Perfect 10 was an adult entertainment magazine that featured sexually provocative images of women. It also operated a subscription-only website featuring such images and leased some of these images to other businesses. A number of independent, third-party web site publishers placed images obtained from Perfect 10's subscription-only area on their own websites, violating Perfect 10's terms of service and copyright. Google crawls, indexes, and caches websites on its internal servers so they can be accessed quickly. The sites crawled included many of these third-party sites containing infringing images. As part of their image search service, Google also provides thumbnail copies of the images that are being searched for so the user may see them before accessing the website. Furthermore, when a user selects an image from a Google search, a new page is accessed that includes the original website as well as a frame that contains information about the image and the thumbnail version of the image. Google did not store or physically transmit the full images, only their thumbnails.

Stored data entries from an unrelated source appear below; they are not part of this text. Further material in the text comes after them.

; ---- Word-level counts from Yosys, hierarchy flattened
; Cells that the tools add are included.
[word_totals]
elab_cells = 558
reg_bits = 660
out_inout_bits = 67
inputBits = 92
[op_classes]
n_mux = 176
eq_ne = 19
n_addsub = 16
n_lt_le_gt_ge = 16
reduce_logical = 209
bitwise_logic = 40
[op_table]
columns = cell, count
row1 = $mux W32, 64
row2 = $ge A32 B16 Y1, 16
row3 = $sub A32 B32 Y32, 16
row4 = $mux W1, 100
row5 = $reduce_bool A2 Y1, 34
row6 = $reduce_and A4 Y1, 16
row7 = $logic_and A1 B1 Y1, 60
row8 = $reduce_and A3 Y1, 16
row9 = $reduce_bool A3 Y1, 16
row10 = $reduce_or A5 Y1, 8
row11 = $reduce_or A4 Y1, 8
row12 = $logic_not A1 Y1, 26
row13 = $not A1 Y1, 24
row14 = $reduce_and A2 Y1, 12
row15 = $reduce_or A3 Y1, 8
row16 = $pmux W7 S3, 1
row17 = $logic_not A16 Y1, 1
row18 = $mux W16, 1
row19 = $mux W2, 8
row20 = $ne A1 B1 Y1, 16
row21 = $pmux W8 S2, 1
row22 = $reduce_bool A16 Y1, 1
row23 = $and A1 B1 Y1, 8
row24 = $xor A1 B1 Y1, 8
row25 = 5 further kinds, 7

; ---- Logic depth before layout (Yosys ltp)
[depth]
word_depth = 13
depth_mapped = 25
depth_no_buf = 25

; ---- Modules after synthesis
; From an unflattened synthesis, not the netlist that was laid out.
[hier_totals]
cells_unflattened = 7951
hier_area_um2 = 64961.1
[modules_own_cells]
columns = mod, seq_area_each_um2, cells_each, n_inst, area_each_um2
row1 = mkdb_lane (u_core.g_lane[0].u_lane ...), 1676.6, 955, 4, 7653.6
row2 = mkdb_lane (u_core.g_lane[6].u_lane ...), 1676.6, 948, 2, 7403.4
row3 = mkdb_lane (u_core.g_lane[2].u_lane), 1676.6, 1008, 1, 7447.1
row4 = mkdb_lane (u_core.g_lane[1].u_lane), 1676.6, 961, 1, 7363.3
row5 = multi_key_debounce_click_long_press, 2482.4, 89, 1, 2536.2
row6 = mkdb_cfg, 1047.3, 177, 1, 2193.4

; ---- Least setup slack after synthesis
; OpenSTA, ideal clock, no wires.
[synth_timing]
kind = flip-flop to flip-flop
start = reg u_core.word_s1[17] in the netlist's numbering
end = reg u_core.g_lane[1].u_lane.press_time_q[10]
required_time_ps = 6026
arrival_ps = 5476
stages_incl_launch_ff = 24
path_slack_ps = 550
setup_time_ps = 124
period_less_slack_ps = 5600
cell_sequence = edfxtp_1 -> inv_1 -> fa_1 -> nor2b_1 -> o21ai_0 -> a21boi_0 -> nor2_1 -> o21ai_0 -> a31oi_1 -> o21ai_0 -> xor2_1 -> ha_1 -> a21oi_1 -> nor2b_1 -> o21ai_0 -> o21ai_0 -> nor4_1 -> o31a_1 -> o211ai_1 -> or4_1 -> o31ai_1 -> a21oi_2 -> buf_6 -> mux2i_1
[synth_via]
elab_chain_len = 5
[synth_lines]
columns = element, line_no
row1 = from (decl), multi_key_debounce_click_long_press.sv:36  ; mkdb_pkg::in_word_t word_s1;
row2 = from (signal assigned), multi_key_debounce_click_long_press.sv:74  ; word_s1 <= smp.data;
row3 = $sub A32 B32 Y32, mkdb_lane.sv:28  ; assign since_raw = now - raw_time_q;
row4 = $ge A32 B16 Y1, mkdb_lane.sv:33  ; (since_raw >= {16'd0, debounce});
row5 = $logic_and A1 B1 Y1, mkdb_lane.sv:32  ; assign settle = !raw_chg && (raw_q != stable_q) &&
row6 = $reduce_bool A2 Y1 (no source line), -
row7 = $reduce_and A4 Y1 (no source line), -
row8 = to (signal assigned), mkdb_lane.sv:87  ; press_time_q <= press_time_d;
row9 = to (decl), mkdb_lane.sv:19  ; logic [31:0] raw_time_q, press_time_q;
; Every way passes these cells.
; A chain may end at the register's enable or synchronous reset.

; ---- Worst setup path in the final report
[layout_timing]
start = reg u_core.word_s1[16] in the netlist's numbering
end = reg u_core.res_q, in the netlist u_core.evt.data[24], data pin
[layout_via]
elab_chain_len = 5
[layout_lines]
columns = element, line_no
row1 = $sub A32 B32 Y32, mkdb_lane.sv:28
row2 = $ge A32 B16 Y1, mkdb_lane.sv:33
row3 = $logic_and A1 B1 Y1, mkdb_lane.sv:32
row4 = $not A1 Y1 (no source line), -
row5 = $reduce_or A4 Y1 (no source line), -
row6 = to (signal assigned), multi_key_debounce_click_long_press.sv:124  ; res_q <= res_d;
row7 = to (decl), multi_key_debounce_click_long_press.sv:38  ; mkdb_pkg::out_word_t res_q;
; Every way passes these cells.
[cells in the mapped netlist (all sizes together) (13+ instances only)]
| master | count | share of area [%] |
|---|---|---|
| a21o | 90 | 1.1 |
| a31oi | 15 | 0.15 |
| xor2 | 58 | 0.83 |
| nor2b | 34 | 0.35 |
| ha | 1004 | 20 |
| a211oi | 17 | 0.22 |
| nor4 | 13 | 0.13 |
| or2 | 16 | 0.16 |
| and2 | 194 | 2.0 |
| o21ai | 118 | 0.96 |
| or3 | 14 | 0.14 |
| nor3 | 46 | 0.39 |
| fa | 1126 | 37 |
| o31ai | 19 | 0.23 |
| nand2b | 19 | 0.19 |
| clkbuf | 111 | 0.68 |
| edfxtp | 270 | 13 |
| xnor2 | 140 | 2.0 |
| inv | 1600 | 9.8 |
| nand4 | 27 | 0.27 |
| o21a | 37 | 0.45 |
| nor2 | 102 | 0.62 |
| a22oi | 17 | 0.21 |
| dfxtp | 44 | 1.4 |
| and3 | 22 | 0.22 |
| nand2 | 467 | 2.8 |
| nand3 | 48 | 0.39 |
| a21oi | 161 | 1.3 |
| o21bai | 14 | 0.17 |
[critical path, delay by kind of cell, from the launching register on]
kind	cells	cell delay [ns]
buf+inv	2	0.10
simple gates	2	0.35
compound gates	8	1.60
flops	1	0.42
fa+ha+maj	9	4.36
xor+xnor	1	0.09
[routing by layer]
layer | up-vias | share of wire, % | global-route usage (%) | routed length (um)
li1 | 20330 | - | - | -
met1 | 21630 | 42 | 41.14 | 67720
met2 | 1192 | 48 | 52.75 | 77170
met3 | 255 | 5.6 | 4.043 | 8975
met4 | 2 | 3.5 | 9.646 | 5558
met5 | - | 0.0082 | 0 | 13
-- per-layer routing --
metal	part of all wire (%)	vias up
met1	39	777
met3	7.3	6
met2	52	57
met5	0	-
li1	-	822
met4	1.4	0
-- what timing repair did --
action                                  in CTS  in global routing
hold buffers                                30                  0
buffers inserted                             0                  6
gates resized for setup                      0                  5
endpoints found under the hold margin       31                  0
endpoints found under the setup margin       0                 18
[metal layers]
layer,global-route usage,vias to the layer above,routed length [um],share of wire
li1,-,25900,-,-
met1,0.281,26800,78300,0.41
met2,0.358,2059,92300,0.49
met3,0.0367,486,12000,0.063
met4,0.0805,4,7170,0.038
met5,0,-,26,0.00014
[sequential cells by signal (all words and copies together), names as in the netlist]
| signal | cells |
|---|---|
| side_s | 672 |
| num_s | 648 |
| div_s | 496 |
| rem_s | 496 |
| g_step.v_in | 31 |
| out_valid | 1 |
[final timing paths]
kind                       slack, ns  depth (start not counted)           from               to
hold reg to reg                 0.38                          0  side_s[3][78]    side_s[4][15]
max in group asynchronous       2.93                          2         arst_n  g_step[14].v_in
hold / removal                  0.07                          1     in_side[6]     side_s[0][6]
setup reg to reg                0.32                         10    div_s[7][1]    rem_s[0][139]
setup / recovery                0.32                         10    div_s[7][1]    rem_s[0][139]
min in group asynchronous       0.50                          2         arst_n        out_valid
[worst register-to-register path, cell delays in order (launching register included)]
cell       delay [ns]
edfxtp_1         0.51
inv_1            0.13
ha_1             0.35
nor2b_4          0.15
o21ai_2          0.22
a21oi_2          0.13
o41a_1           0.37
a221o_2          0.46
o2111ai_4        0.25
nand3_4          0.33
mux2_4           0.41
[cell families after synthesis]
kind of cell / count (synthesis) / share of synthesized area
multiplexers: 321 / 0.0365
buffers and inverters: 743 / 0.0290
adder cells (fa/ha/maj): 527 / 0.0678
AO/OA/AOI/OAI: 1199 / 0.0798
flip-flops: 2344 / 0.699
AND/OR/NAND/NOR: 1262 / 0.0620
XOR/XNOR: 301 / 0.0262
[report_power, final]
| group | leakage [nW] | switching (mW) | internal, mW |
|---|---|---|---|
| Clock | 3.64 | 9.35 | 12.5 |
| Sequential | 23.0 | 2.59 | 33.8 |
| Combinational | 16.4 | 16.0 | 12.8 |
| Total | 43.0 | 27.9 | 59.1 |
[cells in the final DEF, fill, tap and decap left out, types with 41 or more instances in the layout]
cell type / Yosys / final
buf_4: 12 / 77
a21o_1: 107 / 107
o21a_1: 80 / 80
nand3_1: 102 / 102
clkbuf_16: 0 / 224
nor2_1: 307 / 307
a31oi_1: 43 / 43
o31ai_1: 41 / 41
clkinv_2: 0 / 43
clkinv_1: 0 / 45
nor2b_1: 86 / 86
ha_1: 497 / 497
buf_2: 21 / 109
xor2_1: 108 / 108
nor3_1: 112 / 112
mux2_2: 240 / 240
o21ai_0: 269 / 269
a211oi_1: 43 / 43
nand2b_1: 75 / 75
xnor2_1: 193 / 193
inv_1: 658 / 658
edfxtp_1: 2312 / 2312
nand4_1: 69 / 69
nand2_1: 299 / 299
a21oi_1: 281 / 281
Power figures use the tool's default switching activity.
[src/trpp_req_div.sv]
// ----------------------------------------------------------------------------
// trpp_req_div
// Pipelined restoring divider for the SPAD request, (target << 16) / per_spad,
// with an overflow check up front that clips the result to 16 bits and the
// midpoint fallback applied at the end.
// ----------------------------------------------------------------------------
module trpp_req_div
	import trpp_pkg::*;
#(
	parameter int SIDE_W = 20
) (
	input  logic              clk,
	input  logic              arst_n,
	input  logic              en,
	input  logic              in_valid,
	input  logic [15:0]       target,
	input  logic [31:0]       per_spad,
	input  logic              in_fallback,
	input  logic [SIDE_W-1:0] in_side,
	output logic              out_valid,
	output logic [15:0]       request,
	output logic              fallback,
	output logic [SIDE_W-1:0] out_side
);

	localparam int N = 16;

	logic              v_pre_q;
	logic [31:0]       rem_pre_q;
	logic [31:0]       div_pre_q;
	logic              ovf_pre_q;
	logic              fb_pre_q;
	logic [SIDE_W-1:0] side_pre_q;

	always_ff @(posedge clk or negedge arst_n) begin
		if (!arst_n) begin
			v_pre_q <= 1'b0;
		end else if (en) begin
			v_pre_q <= in_valid;
		end
	end

	always_ff @(posedge clk) begin
		if (en) begin
			rem_pre_q  <= {16'd0, target};
			div_pre_q  <= per_spad;
			ovf_pre_q  <= ({16'd0, target} >= per_spad);
			fb_pre_q   <= in_fallback;
			side_pre_q <= in_side;
		end
	end

	logic              v_s    [0:N-1];
	logic [31:0]       rem_s  [0:N-1];
	logic [15:0]       quo_s  [0:N-1];
	logic [31:0]       div_s  [0:N-1];
	logic              ovf_s  [0:N-1];
	logic              fb_s   [0:N-1];
	logic [SIDE_W-1:0] side_s [0:N-1];

	for (genvar k = 0; k < N; k++) begin : g_step
		logic              v_in;
		logic [31:0]       r_in;
		logic [15:0]       q_in;
		logic [31:0]       d_in;
		logic              o_in;
		logic              f_in;
		logic [SIDE_W-1:0] sd_in;
		logic [32:0]       r2;
		logic [31:0]       diff;
		logic              ge;

		if (k == 0) begin : g_first
			assign v_in  = v_pre_q;
			assign r_in  = rem_pre_q;
			assign q_in  = 16'd0;
			assign d_in  = div_pre_q;
			assign o_in  = ovf_pre_q;
			assign f_in  = fb_pre_q;
			assign sd_in = side_pre_q;
		end else begin : g_next
			assign v_in  = v_s[k-1];
			assign r_in  = rem_s[k-1];
			assign q_in  = quo_s[k-1];
			assign d_in  = div_s[k-1];
			assign o_in  = ovf_s[k-1];
			assign f_in  = fb_s[k-1];
			assign sd_in = side_s[k-1];
		end

		assign r2   = {r_in, 1'b0};
		assign diff = r2[31:0] - d_in;
		assign ge   = (r2 >= {1'b0, d_in});

		always_ff @(posedge clk or negedge arst_n) begin
			if (!arst_n) begin
				v_s[k] <= 1'b0;
			end else if (en) begin
				v_s[k] <= v_in;
			end
		end

		always_ff @(posedge clk) begin
			if (en) begin
				rem_s[k]  <= ge ? diff : r2[31:0];
				quo_s[k]  <= {q_in[14:0], ge};
				div_s[k]  <= d_in;
				ovf_s[k]  <= o_in;
				fb_s[k]   <= f_in;
				side_s[k] <= sd_in;
			end
		end
	end

	assign out_valid = v_s[N-1];
	assign fallback  = fb_s[N-1];
	assign out_side  = side_s[N-1];
	assign request   = fb_s[N-1]  ? SPAD_MIDPOINT :
	                   ovf_s[N-1] ? CLIP16 : quo_s[N-1];

endmodule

Perfect 10 believed the linking constituted instances of secondary copyright infringement, and the caching and thumbnails constituted direct infringement. Acting on this, beginning in May 2001, Perfect 10 began sending notices to Google informing it of specific links to infringers in its general Web search and requesting their removal. In May 2004, it began sending similar notices for Google's comparatively new image search (first offered in 2003). Google states that it complied with the notices where it could find the infringement and determine that it was in fact an infringement, removing them from Google Search. However, it noted that it was unable to do this in many cases due to deficiencies in the requests. Perfect 10 sent Google infringement notifications for nearly 4 years, eventually filing suit against both Google and Amazon for similar activities. Perfect 10 requested injunctions against Google and Amazon from linking to websites displaying Perfect 10's images and, in the case of Google, displaying the thumbnail images.